[Still LONG] Re: [LONG] reasons why "advanced" expressions are needed

From: Andrus Adamchik (andru..bjectstyle.org)
Date: Thu Oct 02 2003 - 02:35:34 EDT

  • Next message: Giulio Cesare Solaroli: "Re: [Still LONG] Re: [LONG] reasons why "advanced" expressions are needed"

    On Tuesday, September 30, 2003, at 01:18 PM, Giulio Cesare Solaroli
    wrote:
    > I hope this LONG message have shown you my point.

    It sure did. I perfectly understand the deficiencies of Cayenne
    expression API in this respect (and "vanilla" EOF for that matter). I
    am glad you are not just pointing them out, but also offering an O/R
    solution. I am aware of SQL solutions; we just needed a push from
    somebody to actually start bringing this to Cayenne :-).
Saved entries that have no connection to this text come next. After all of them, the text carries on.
## config.mk

```make
export PLATFORM = sky130hd
export DESIGN_NAME = apb_master
export DESIGN_NICKNAME = d
export VERILOG_FILES = /design/src/rtl/apb_defs.sv /design/src/rtl/apb_wait_timer.sv /design/src/rtl/apb_master.sv
export SDC_FILE = /design/constraint.sdc
export NUM_CORES = 1
export LEC_CHECK = 0
export CAP_MARGIN = 20
export CORE_MARGIN = 2
export CORE_UTILIZATION = 25
export DETAILED_ROUTE_END_ITERATION = 6
export HOLD_SLACK_MARGIN = 0.03
export MAX_ROUTING_LAYER = met4
export SLEW_MARGIN = 25
export SYNTH_ARGS = -nofsm -noshare
export SYNTH_HDL_FRONTEND = slang
export SYNTH_SLANG_ARGS = --single-unit
```

## constraint.sdc

```tcl
create_clock -name pclk -period 2.7 [get_ports pclk]
set_clock_uncertainty 0.05 [all_clocks]
set_input_delay 0.54 -clock pclk [delete_from_list [all_inputs] [get_ports pclk]]
set_output_delay 0.54 -clock pclk [all_outputs]
set_load 0.02 [all_outputs]
```

## src/rtl/apb_defs.sv

```systemverilog
// Shared APB definitions: FSM state encoding and default bus widths.
package apb_defs;

  localparam logic [1:0] IDLE   = 2'd0;
  localparam logic [1:0] SETUP  = 2'd1;
  localparam logic [1:0] ACCESS = 2'd2;
  localparam logic [1:0] RESP   = 2'd3;

  typedef enum logic [1:0] {
    ST_IDLE   = IDLE,
    ST_SETUP  = SETUP,
    ST_ACCESS = ACCESS,
    ST_RESP   = RESP
  } apb_state_e;

  localparam int APB_ADDR_W = 32;
  localparam int APB_DATA_W = 32;

  // True when a TO_W-bit counter can hold the timeout limit without wrapping.
  function automatic bit apb_to_w_ok(input int timeout, input int to_w);
    return (64'd1 << to_w) > 64'(timeout);
  endfunction

endpackage

```

## src/rtl/apb_wait_timer.sv

```systemverilog
// Saturating wait-state counter. o_expired flags the enabled increment that
// lands on LIMIT, so the owner can act on the same edge. LIMIT=0 never expires.
module apb_wait_timer #(
  parameter int TO_W  = 5,
  parameter int LIMIT = 16
) (
  input  logic i_clk,
  input  logic i_rst_n,
  input  logic i_clr,
  input  logic i_en,
  output logic o_expired
);

  localparam logic [TO_W:0] LIM = (TO_W+1)'(LIMIT);

  logic [TO_W-1:0] r_count;
  logic [TO_W:0]   w_next;
  logic            w_sat;

  assign w_next    = {1'b0, r_count} + {{TO_W{1'b0}}, 1'b1};
  assign w_sat     = (r_count == {TO_W{1'b1}});
  assign o_expired = (LIMIT != 0) && i_en && (w_next >= LIM);

  // Count enabled cycles, holding at all-ones rather than wrapping.
  always_ff @(posedge i_clk or negedge i_rst_n) begin
    if (!i_rst_n) begin
      r_count <= '0;
    end else if (i_clr) begin
      r_count <= '0;
    end else if (i_en && !w_sat) begin
      r_count <= w_next[TO_W-1:0];
    end
  end

endmodule

```

## src/rtl/apb_master.sv

```systemverilog
// Single-channel APB master: one request at a time in, one response out.
//
// state  | meaning
// IDLE   | bus idle, ready for a request
// SETUP  | psel=1, penable=0 for exactly one cycle
// ACCESS | psel=1, penable=1, waiting on pready or timeout
// RESP   | rsp_valid held until rsp_ready; may accept the next request
module apb_master
  import apb_defs::*;
#(
  parameter int ADDR_W  = APB_ADDR_W,
  parameter int DATA_W  = APB_DATA_W,
  parameter int TIMEOUT = 16,
  parameter int TO_W    = 5
) (
  input  logic              pclk,
  input  logic              preset,
  input  logic              req_valid,
  output logic              req_ready,
  input  logic [ADDR_W-1:0] req_addr,
  input  logic              req_write,
  input  logic [DATA_W-1:0] req_wdata,
  output logic              rsp_valid,
  input  logic              rsp_ready,
  output logic [DATA_W-1:0] rsp_rdata,
  output logic              rsp_timeout,
  output logic              psel,
  output logic              penable,
  output logic [ADDR_W-1:0] paddr,
  output logic              pwrite,
  output logic [DATA_W-1:0] pwdata,
  input  logic [DATA_W-1:0] prdata,
  input  logic              pready
);

  apb_state_e        r_state;
  logic              r_psel;
  logic              r_penable;
  logic [ADDR_W-1:0] r_paddr;
  logic              r_pwrite;
  logic [DATA_W-1:0] r_pwdata;
  logic              r_rsp_valid;
  logic [DATA_W-1:0] r_rsp_rdata;
  logic              r_rsp_timeout;

  logic w_req_ready;
  logic w_accept;
  logic w_tmr_en;
  logic w_expired;

  // Ready depends only on state and rsp_ready; held low while in reset.
  assign w_req_ready = preset &
                       ((r_state == ST_IDLE) | ((r_state == ST_RESP) & rsp_ready));
  assign w_accept    = req_valid & w_req_ready;
  assign w_tmr_en    = (r_state == ST_ACCESS) & ~pready;

  assign req_ready   = w_req_ready;
  assign psel        = r_psel;
  assign penable     = r_penable;
  assign paddr       = r_paddr;
  assign pwrite      = r_pwrite;
  assign pwdata      = r_pwdata;
  assign rsp_valid   = r_rsp_valid;
  assign rsp_rdata   = r_rsp_rdata;
  assign rsp_timeout = r_rsp_timeout;

  // Wait-state counter, cleared whenever a request moves us into SETUP.
  apb_wait_timer #(
    .TO_W  (TO_W),
    .LIMIT (TIMEOUT)
  ) u_wait_timer (
    .i_clk     (pclk),
    .i_rst_n   (preset),
    .i_clr     (w_accept),
    .i_en      (w_tmr_en),
    .o_expired (w_expired)
  );

  // Transfer sequencing with all bus and response outputs registered.
  always_ff @(posedge pclk or negedge preset) begin
    if (!preset) begin
      r_state       <= ST_IDLE;
      r_psel        <= 1'b0;
      r_penable     <= 1'b0;
      r_paddr       <= '0;
      r_pwrite      <= 1'b0;
      r_pwdata      <= '0;
      r_rsp_valid   <= 1'b0;
      r_rsp_rdata   <= '0;
      r_rsp_timeout <= 1'b0;
    end else begin
      case (r_state)
        ST_IDLE: begin
          if (w_accept) begin
            r_paddr  <= req_addr;
            r_pwrite <= req_write;
            r_pwdata <= req_wdata;
            r_psel   <= 1'b1;
            r_state  <= ST_SETUP;
          end
        end
        ST_SETUP: begin
          r_penable <= 1'b1;
          r_state   <= ST_ACCESS;
        end
        ST_ACCESS: begin
          // Completion takes priority over a timeout landing on the same edge.
          if (pready) begin
            r_psel        <= 1'b0;
            r_penable     <= 1'b0;
            r_rsp_valid   <= 1'b1;
            r_rsp_rdata   <= r_pwrite ? '0 : prdata;
            r_rsp_timeout <= 1'b0;
            r_state       <= ST_RESP;
          end else if (w_expired) begin
            r_psel        <= 1'b0;
            r_penable     <= 1'b0;
            r_rsp_valid   <= 1'b1;
            r_rsp_rdata   <= '0;
            r_rsp_timeout <= 1'b1;
            r_state       <= ST_RESP;
          end
        end
        ST_RESP: begin
          if (rsp_ready) begin
            r_rsp_valid   <= 1'b0;
            r_rsp_rdata   <= '0;
            r_rsp_timeout <= 1'b0;
            if (w_accept) begin
              r_paddr  <= req_addr;
              r_pwrite <= req_write;
              r_pwdata <= req_wdata;
              r_psel   <= 1'b1;
              r_state  <= ST_SETUP;
            end else begin
              r_state  <= ST_IDLE;
            end
          end
        end
        default: begin
          r_state   <= ST_IDLE;
          r_psel    <= 1'b0;
          r_penable <= 1'b0;
        end
      endcase
    end
  end

endmodule

```

After elaboration in Yosys (flattened, before gate mapping)
Index checks and enable logic that the tools add are counted.

storage, ports and cells
  flip-flop bits (word level) = 108
  logic and storage cells = 73

cells by class
  reductions and logical operators = 14
  $add $sub $neg = 1
  multiplexer cells = 34
  equal/unequal tests = 7
  bitwise operators = 6
  $lt $le $gt $ge = 1

operators by type and width
  operator               number
  $mux W32               8
  $pmux W32 S2           3
  $mux W1                11
  $mux W5                2
  $reduce_and A3 Y1      3
  $mux W2                4
  $pmux W1 S2            4
  $pmux W2 S4            1
  $reduce_bool A2 Y1     4
  $add A5 B1 Y6 const B  1
  $ge A6 B5 Y1 const B   1
  $eq A5 B5 Y1 const B   1
  $and A1 B1 Y1          4
  $eq A2 B2 Y1 const B   2
  $reduce_and A2 Y1      2
  $ne A3 B2 Y1 const B   1
  $pmux W1 S3            1
  $reduce_bool A3 Y1     1
  $eq A2 B1 Y1 const B   1
  $logic_and A1 B1 Y1    2
  $logic_not A2 Y1       1
  $ne A2 B1 Y1 const B   1
  $ne A2 B2 Y1 const B   1
  $logic_not A1 Y1       1
  2 further kinds        2

Depth between registers and ports, before layout
Gate-level depths: netlist of the first run.

  depth in word-level cells = 8
  depth in mapped cells = 8
  gate-level depth less buffers = 7

By module
Synthesis of the first run repeated with hierarchy kept, for this count alone.

unflattened totals
  cell total of the unflattened synthesis = 280
  area total of the unflattened synthesis = 4312.9 µm²

by module, submodules not included
  module          instances  cells an instance  area an instance (µm²)
  apb_master      1          255                4023.9
  apb_wait_timer  1          25                 289.0

Worst setup path after synthesis of the first run
No wires, ideal clock.

  kind = flip-flop to flip-flop
  from = register u_wait_timer.r_count[0]
  to = register r_rsp_timeout, in the netlist rsp_timeout
  stages on the path, launching flop included = 8
  path slack = 0.632 ns
  path buffers = 0
  data arrival time = 1.894 ns
  library setup time = 0.125 ns
  cell sequence = dfrtp_1 > ha_1 > and3_1 > ha_1 > nor2_1 > o211ai_4 > o211ai_4 > mux2_2

on the way
  longest elaborated chain between the ends = 5

RTL lines
  what                         line                  text
  start: declaration           apb_wait_timer.sv:16  logic [TO_W-1:0] r_count;
  start signal: assignment     apb_wait_timer.sv:31  r_count <= w_next[TO_W-1:0];
  $add A5 B1 Y6                apb_wait_timer.sv:20  assign w_next = {1'b0, r_count} + {{TO_W{1'b0}}, 1'b1};
  $ge A6 B5 Y1                 apb_wait_timer.sv:22  assign o_expired = (LIMIT != 0) && i_en && (w_next >= LIM);
  $logic_and A1 B1 Y1          apb_wait_timer.sv:22
  $ne A3 B2 Y1 (no line)       -
  $reduce_and A3 Y1 (no line)  -
  end signal: assignment       apb_master.sv:90      r_rsp_timeout <= 1'b0;
  end signal: assignment       apb_master.sv:113     r_rsp_timeout <= 1'b0;
  end signal: assignment       apb_master.sv:120     r_rsp_timeout <= 1'b1;
  end: declaration             apb_master.sv:44      logic r_rsp_timeout;

Every way passes these cells.
A chain may end at the register's enable or synchronous reset.

Worst setup path in the final report of the first run
  from = register r_state[1]
  to = output req_ready

on the way
  longest elaborated chain between the ends = 4
  elaborated cells between the ends (all ways) = 5

RTL lines
  what                      line               text
  start: declaration        apb_master.sv:36   apb_state_e r_state;
  start signal: assignment  apb_master.sv:82   r_state <= ST_IDLE;
  start signal: assignment  apb_master.sv:99   r_state <= ST_SETUP;
  start signal: assignment  apb_master.sv:104  r_state <= ST_ACCESS;
  $eq A2 B2 Y1              apb_master.sv:53   ((r_state == ST_IDLE) | ((r_state == ST_RESP) & rsp_ready));
  $and A1 B1 Y1             apb_master.sv:53
  $or A1 B1 Y1 (*)          apb_master.sv:53
  $and A1 B1 Y1 (*)         apb_master.sv:52   assign w_req_ready = preset &
  end: declaration          apb_master.sv:19   output logic req_ready,

Mark *: on every way between the ends. The rest lies on a longest branch, timed or not.

==> results of run 1 <==
[layout make-up]
class,count,area (um^2)
diodes,1,2.50
clock buffers,13,250
clock inverters,3,22.5
fillers,1672,10900
inverters,4,15.0
multi-input cells,149,1690
flip-flops and latches,108,2700
well taps,229,287
repair buffers,210,2110
[repair_timing]
item | in CTS | in global routing
gates resized for setup | 0 | 2
endpoints found under the setup margin | 0 | 1
buffers inserted | 0 | 0
[layout by cell type, fill, tap and decap left out, types with 2 or more instances in the layout]
master | synthesis | final
clkdlybuf4s50_1 | 0 | 201
dfrtp_1 | 108 | 108
mux2_4 | 50 | 50
a22o_2 | 26 | 26
mux2_2 | 17 | 17
nor2_1 | 11 | 11
clkbuf_16 | 0 | 9
a22o_1 | 7 | 7
ha_1 | 7 | 7
buf_4 | 0 | 6
nand2_1 | 4 | 4
inv_1 | 3 | 3
mux2i_1 | 3 | 3
clkbuf_1 | 0 | 3
clkinvlp_4 | 0 | 3
o211ai_4 | 2 | 2
a31oi_1 | 2 | 2
xor2_1 | 2 | 2
buf_12 | 5 | 2
[worst max-delay path, cell delays in order, from the launching register on]
cell and delay [ns]:
dfrtp_1 0.43, inv_1 0.10, ha_1 0.24, a21oi_4 0.17
and2b_1 0.19, dlymetal6s2s_1 0.20
[state kept, by name, indices dropped and copies added, names as in the netlist]
register	flops
paddr	32
penable	1
psel	1
pwdata	32
pwrite	1
r_state	2
rsp_rdata	32
rsp_timeout	1
rsp_valid	1
u_wait_timer.r_count	5
[per-layer routing]
layer	up-vias	GRT usage, %	wire length (um)
met5	-	-	0
met4	0	3.67	205
met3	14	5.33	1010
met2	150	18.7	5260
met1	1488	14.7	4960
li1	1399	-	-
[logic make-up (layout without fill, tap and decap cells)]
group,after synthesis,in the layout,share of synthesized area [%]
adder cells (fa/ha/maj),7,7,1.91
flip-flops,108,108,58.9
buffers and inverters,18,230,4.58
AO/OA/AOI/OAI,42,42,8.97
AND/OR/NAND/NOR,27,27,3.93
other,0,1,0
multiplexers,70,70,21.2
XOR/XNOR,3,3,0.572
[worst paths after layout]
check,depth (start not counted),end,slack [ns],from
hold / removal,2,rsp_rdata[2],0.34,preset
max in group asynchronous,3,paddr[5],1.17,preset
min in group pclk,1,rsp_rdata[1],0.45,rsp_rdata[1]
hold reg to reg,1,rsp_rdata[1],0.45,rsp_rdata[1]
setup / recovery,5,req_ready,0.43,r_state[1]
setup reg to reg,6,pwdata[19],0.49,r_state[1]
[through the flow]
| step | setup slack (ns) | total power, mW |
|---|---|---|
| floorplan | 0.632 | 5.39 |
| global placement | 0.140 | 7.29 |
| detailed placement | 0.144 | 7.35 |
| CTS | 0.0407 | 8.67 |
| global route | 0.329 | 9.03 |
| finish | 0.430 | 8.54 |
[report_power, final]
group	switching [mW]	total, mW	leakage [nW]	internal (mW)
Sequential	0.454	2.84	1.35	2.38
Combinational	2.00	4.47	1.57	2.46
Clock	0.581	1.23	0.122	0.653
Total	3.04	8.54	3.04	5.50
==> impl_metrics.ini, run 1 <==
[power]
vdd.ir_drop.worst_v = 0.000542
powerDensity_mw_per_mm2 = 1210
cellLeakagePower_nw = 3.04

[layout]
layout-drive-gt1-share_pct = 25.5
final_cells = 717
syn_to_final_growth_pct = 54.1
layout.nets = 591
fin_util_pct = 39.4
stdcell_area_mm2 = 0.00707

[global_routing]
grt_pass1_vias = 3395
antenna_found_initial = 1
gr-usage-all-layers_pct = 12.3
grt_pass1_wl_mm = 18.3
grt-ovfl-total = 0
grt_max_degree = 64

[clock_tree]
root_buffer = clkbuf_16
cts.sinks = 108
hold_buffers = 0
h-tree-depth = 3
path_clk_slew_ns = 0.07
numCtsBuffers = 9
clock_path_buffers = 2
cts_tree = built
insertion_delay_ns = 0.34

[floorplanning]
rows = 49
fp.coreArea_mm2 = 0.0180
die_y_um = 140
start_util_pct = 25.6
dieArea_mm2 = 0.0195
chipWidth_um = 140
num_io_pins = 204

[synth]
synth_area_leaders = dfrtp_1 59%, mux2_4 16%, a22o_2 5.7%
syn_nets = 384
synth_common_cells = 108 x dfrtp_1, 50 x mux2_4, 26 x a22o_2
synth_cells = 275
ys_warn_count = 0
async_flop_share_pct = 100
synth.distinct_cells = 35
synth-edff-count = 0
synth_ff_type = dfrtp_1
synth_area_per_cell_um2 = 16.7
yosys.area.top_type = dfrtp_1
synth-seq-cells = 108
synth_seq_area_share_pct = 58.9
synth_top_area_share_pct = 58.9
synth_area_mm2 = 0.00459
yosysMostFrequentCell = dfrtp_1

[drt]
drc_errors = 0
ant_nets = 0
via_per_inst = 4.26
drtIter0Drc = 79
routedWlPerCell_um = 15.9
vias = 3051
drtPass1Iterations = 4
drt_wl_total_mm = 11.4

[worst_setup_path]
cp_max_fo = 5
cp-end-kind = output pin
critPathKind = reg2out
worstSetupStartpointType = register
arrival_ns = 1.68
crit_required_ns = 2.11

[place]
routabilityCongestion = 0.781
port-buffer-count = 203
place_area_mm2 = 0.00679
dpl.hpwl_mm = 8.25
dp.cells = 700

[sta]
rsz0062_at_grt = false
fin_crit_sh_pct = 84.1
final_hold_viol_count = 0
fin_tns_setup_ns = 0
slew_violations = 0
min_period_ns = 2.27
worst_pin_slew_ns = 0.800
fmax_mhz = 440
finalSetupViolCount = 0
holdWs_ns = 0.345
relSlewSlack_pct = 46.7

[outcome]
status = finished clean

[run]
cap_violations = 0

[min_path]
hp-class = in2async
(Power assumes the default switching activity.)
==> inputs of run 2 (changes only) <==
Clock period 2.7 ns to 2.15 ns, I/O delays scaled along.
==> run 2 against run 1 <==
Net effect: routed wire length rose by 2.7%; combinational power rose by 35%; total power rose by 32%; first-iteration DRC count rose by 86%; worst setup slack got worse by 0.34 ns; sequential share of layout area fell by 1.7 points; sequential power rose by 25%; clock power rose by 37%; global-route usage rose by 0.19 points; clock-buffer cell count fell by 3; critical endpoint is now pwdata[18]; largest power group unchanged.
==> impl_metrics.ini, run 2 (synthesized netlist as in run 1, its figures left out) <==
[outcome]
status = finished clean

[power]
p_sw_mw = 3.95
totalPowerFinal_mw = 11.3
pwr-share-clk_pct = 14.9
seq_power_share_pct = 31.6
cellLeakagePower_nw = 3.19
p_sw_share_pct = 35.1
powerDensity_mw_per_mm2 = 1520
vdd.ir_drop.worst_v = 0.000822
p_int_mw = 7.31
pwr-share-comb_pct = 53.5

[global_routing]
grt_max_degree = 101
antenna_found_initial = 0
grt_pass1_vias = 3445
gr-usage-all-layers_pct = 12.5
grt-ovfl-total = 0
grt_pass1_wl_mm = 18.4

[layout]
n_fill_cell = 1659
layout.nets = 614
final_common_cell = clkdlybuf4s50_1
final_cells = 739
syn_to_final_growth_pct = 61.2
layout-drive-gt1-share_pct = 30.8
fin_util_pct = 41.2
final_cell_mix = 201 x clkdlybuf4s50_1, 107 x dfrtp_1, 50 x mux2_4, 26 x a22o_2, 19 x buf_4
insertedDiodeCount = 0
stdcell_area_mm2 = 0.00740

[drt]
via_per_inst = 4.31
routedWlPerCell_um = 15.9
drtIter0Drc = 147
drt_wl_total_mm = 11.7
ant_nets = 0
drtPass1Iterations = 4
vias = 3185
drc_errors = 0

[sta]
slew_violations = 0
worst_pin_slew_ns = 0.542
holdWs_ns = 0.409
min_period_ns = 2.06
final_hold_viol_count = 0
finalSetupViolCount = 0
fin_tns_setup_ns = 0
fmax_mhz = 485
fin_ws_ns = 0.0897
fin_crit_sh_pct = 95.8
relSlewSlack_pct = 63.8

[floorplanning]
chipWidth_um = 140
dieArea_mm2 = 0.0195
rows = 49
num_io_pins = 204
die_y_um = 140
fp.coreArea_mm2 = 0.0180
start_util_pct = 25.6

[place]
port-buffer-count = 203
place_ws_ns = -0.126
dpl.hpwl_mm = 8.32
routabilityCongestion = 0.793
place_area_mm2 = 0.00696
dp.cells = 716

[worst_setup_path]
worst-r2r-setup-slack_ns = 0.10
worstSetupStartpointType = primary input
arrival_ns = 2.25
reg2reg_from = u_wait_timer.r_count[0]
critPathKind = in2reg
endpoint = pwdata[18]
cp-startpoint = preset
cp_max_fo = 13
crit_required_ns = 2.34
cp-end-kind = register
reg2reg_to = rsp_rdata[8]
worst_r2r_path_depth = 8

[clock_tree]
cts_tree = built
cts.sinks = 108
numCtsBuffers = 9
root_buffer = clkbuf_16
h-tree-depth = 3
clock_path_buffers = 2
insertion_delay_ns = 0.35
path_clk_slew_ns = 0.07

[run]
cap_violations = 0

[min_path]
hp-class = in2async
## run 2: worst max-delay path: stages
cell and delay (ns):
dlygate4sd3_1 0.54, buf_6 0.18, nand2_1 0.15, nor3_4 0.24, buf_12 0.19, buf_4 0.15
mux2_2 0.34
## run 2: per-layer routing
layer | part of all wire, % | GRT usage, % | routed length [um]
met5 | 0 | - | 0
met2 | 47 | 19.1 | 5560
met1 | 44 | 15.4 | 5120
met3 | 7.9 | 4.82 | 929
met4 | 1.1 | 3.51 | 133
## run 2: layout make-up
class	instances	area [um^2]	area share, %
clock buffer	10	229	3.09
sequential	108	2700	36.5
multi-input combinational	149	1710	23.1
tap	229	287	3.87
clock inverter	6	70.1	0.947
inverter	4	15.0	0.203
timing repair buffer	233	2390	32.3
## run 2: worst min-delay path by stage
stage	start	depth (start not counted)	to	slack, ns
detailed placement	preset	1	paddr[0]	0.25
global placement	preset	1	paddr[2]	0.25
CTS	preset	2	paddr[0]	0.41
global route	preset	2	paddr[0]	0.39
finish	preset	2	paddr[0]	0.41
floorplan	preset	0	paddr[0]	0.08
## run 2: power by group through the flow
stage | Clock, mW | Sequential (mW) | Combinational (mW)
floorplan | 0 | 4.67 | 2.10
global placement | 0 | 3.57 | 5.71
detailed placement | 0 | 3.57 | 5.79
CTS | 1.77 | 3.57 | 5.84
global route | 1.87 | 3.69 | 6.33
finish | 1.68 | 3.56 | 6.03
## run 2: repair_timing
action	CTS	global route
hold buffers	1	0
endpoints found under the setup margin	18	50
gates resized for setup	4	13
endpoints found under the hold margin	8	0
buffers inserted	2	2
gates cloned	0	2
pin swaps	0	1
==> inputs of run 3 (changes only) <==
Settings changed: PLACE_DENSITY set to 0.53, SETUP_SLACK_MARGIN set to 0.2, SKIP_LAST_GASP set to 1.
==> run 3 against run 2 <==
Net effect: clock power is essentially flat; combinational power increased by 13%; via count increased by 1.1%; critical endpoint is now rsp_rdata[29]; largest cell class unchanged.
    > Now the main question is: which is the best place, given Cayenne
    > current architecture, to place the logic to handle these cases?
    > I will be very pleased to "migrate" our current EOF/Objective-C
    > implementation into Cayenne if this is achievable with a reasonable
    > effort.

    CAYENNE API

    1. Expressions (org.objectstyle.cayenne.exp)

    As you noticed, Expression class simply defines semantics of the
    expression, and doesn't contain any processing logic. Processing of SQL
    generation is done by the access layer. In-memory evaluation is done by
    ExpressionEval (called from Expression.eval(), still incomplete). Since
    creating expressions directly is sort of counter-intuitive (at least in
    their current form), ExpressionFactory static methods are used instead.
    Their names (ideally should :-) ) follow the "common logic".

    Also note that some of currently defined expression types (mostly
    aggregate functions and things like ALL, EXISTS, etc.) are not used or
    supported in Cayenne. We may reuse some of them where it makes sense in
    the new API described below.

    2. QueryTranslator/QualifierTranslator

    These access layer classes define algorithms for SQL translation. There
    is a default implementation, which can be (optionally) customized by
    each DbAdapter (e.g. if some database doesn't support feature X, or
    implements it differently).

    IMPLEMENTATION IDEAS/NOTES

    0. Preparation.

    My +1 for the idea to start by creating tests for all the cases we plan
    to cover.... Creating upfront user documentation is another thing that
    will help us here.... Document cases that absolutely require EXISTS
    support in the database and will blow without it.

    1. Unit Tests

    Though Cayenne is not using DBUnit, it has an extensive testing
    framework of its own, and it should be easy to write all relevant
    tests. A few hints:

       - Test cases are located under cayenne/src/tests/java.
       - Ant scripts will run all matching "*Tst" as unit tests, so adding a
    new test suite is as simple as creating an XYZTst class in an
    appropriate package.
       - Subclass CayenneTestCase to get access to the Cayenne stack during
    testing.
       - Test DataMap is located under src/tests/resources/test-resources.
    Db schema is dropped and recreated on each run (but not on each test of
    course).

    There were some proposals to use DBUnit in the past, but it didn't get
    too far, so we have to use our own API to create test data sets.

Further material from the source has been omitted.